In early July, eye health experts from across Asia and the Pacific gathered in Hanoi for a 5-day short course to workshop ways to strengthen health systems, improve eye health and work towards Universal Health Coverage.
Held at Hanoi School of Public Health, the course was delivered by Dr Karl Blanchet from the London School of Hygiene and Tropical Medicine, with funding from Australian Aid. Lectures on principles of health financing, the situation in Vietnam, governance and leadership, human resources, integration, quality and service delivery expanded knowledge on the key issues facing eye health programs.
Traditionally, some eye health programs were developed to run parallel to broader health systems. In more recent years, programming for blindness prevention has become more intergrated and horizontal, and WHO’s Universal Eye Health: A Global Action Plan 2014-19 has a clear emphasis on health systems strengthening. Of course there is still much more to do, particularly to ensure services are sustainable and high quality.
How can we make maximise the benefits from social insurance programs to increase services for the poor? How do we train more eye doctors and nurses, and make sure we don’t strain or reduce the capacity of other parts of the health system?
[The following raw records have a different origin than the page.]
[src/include/acddpc_pkg.sv]
package acddpc_pkg;

    // ------------------------------------------------------------------
    // Register offsets on the serial control port
    // ------------------------------------------------------------------
    localparam logic [14:0] OFS_DEVICE_CHANNEL_INDEX = 15'h0008;
    localparam logic [14:0] OFS_REFERENCE_SOURCE_SELECT = 15'h0024;
    localparam logic [14:0] OFS_TEMP_DIODE_CONTROL = 15'h0028;
    localparam logic [14:0] OFS_POWER_MODE_CONTROL_A = 15'h003f;
    localparam logic [14:0] OFS_POWER_MODE_AND_PIN_FUNCTION = 15'h0040;
    localparam logic [14:0] OFS_CLOCK_DIVIDER_RATIO = 15'h010b;
    localparam logic [14:0] OFS_HALF_CYCLE_DELAY_CONTROL = 15'h010c;
    localparam logic [14:0] OFS_DIVIDER_SYNC_CONTROL = 15'h010d;
    localparam logic [14:0] OFS_FINE_DELAY_ENABLE = 15'h0117;
    localparam logic [14:0] OFS_FINE_DELAY_VALUE = 15'h0118;
    localparam logic [14:0] OFS_STANDBY_OUTPUT_CONTROL = 15'h0571;

    // ------------------------------------------------------------------
    // Field positions and codes
    // ------------------------------------------------------------------
    localparam int BIT_SYNC_ENABLE = 7;
    localparam int BIT_STANDBY_K_CHARS = 7;
    localparam int BIT_FINE_ENABLE = 0;
    localparam int BIT_TEMP_DIODE_ENABLE = 0;
    localparam int BIT_REF_EXTERNAL = 0;
    localparam int BIT_SOFT_POWER_DOWN = 0;
    localparam int BIT_HALF_DELAY = 0;
    localparam int LSB_PIN_FUNCTION = 6;
    localparam logic [1:0] PIN_FUNC_POWER_DOWN = 2'h0;
    localparam logic [1:0] PIN_FUNC_STANDBY = 2'h1;
    localparam logic [1:0] DIV_BY_1 = 2'h0;
    localparam logic [1:0] DIV_BY_2 = 2'h1;
    localparam logic [1:0] DIV_BY_4 = 2'h2;
    localparam logic [1:0] DIV_BY_8 = 2'h3;
    localparam logic [2:0] DETECT_SEL_TEMP_DIODE = 3'h6;

    // ------------------------------------------------------------------
    // Reset values
    // ------------------------------------------------------------------
    localparam logic [7:0] RST_DEVICE_CHANNEL_INDEX = 8'h03;
    localparam logic [7:0] RST_ZERO = 8'h00;

    // ------------------------------------------------------------------
    // Serial frame layout and timing
    // ------------------------------------------------------------------
    localparam int INSTR_BITS = 16;
    localparam int DATA_BITS = 8;
    localparam int CLOCK_PERIOD_NS = 20;

    typedef enum logic [1:0] {
        SER_IDLE = 2'b00,
        SER_INSTR = 2'b01,
        SER_DATA = 2'b10,
        SER_DONE = 2'b11
    } acddpc_ser_t;

endpackage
What impact do referrals have on efficiency? How can hospitals be managed more efficiently? What does integration really mean? It was these questions, and many others, that kept participants busy over the week.
The course content centered on WHO’s six building blocks of the health system and gave participants an opportunity to look at the Eye Health Systems Assessment (EHSA) tool. Working in small groups, participants used the tool to examine strengths and weaknesses of eye health systems in Myanmar, and design projects to strengthen systems and improve eye health.
One of the course participants, Saeng Peou from the Fred Hollows Foundation in Cambodia, identified the material on governance and health economics as most interesting. “This reminded us that resources are scarce and that we should use them effectively when we develop a project. The tool for defining the six building blocks will help guide us and help us to think more comprehensively in an assessment of health system,” Peou said.
The short course brought together broad experience from across the region with participants from Vietnam, Australia, Nepal, Cambodia, Indonesia, Papua New Guinea, Lao PDR, China, Philippines, Sri Lanka, India and the Maldives. Participants came from a mix of professional backgrounds: eye doctors, health ministry officials, program coordinators and NGO staff.
“The course enlightened me with an in-depth understanding of the WHO framework that describes health systems in terms of six building blocks to consider when moving towards universal coverage,” said Sailesh Kumar Mishra from Nepal Netra Jyoti Sangh, Nepal’s national society for comprehensive eye eare. “I learned a lot from the high-quality lectures, as well as from the group work.”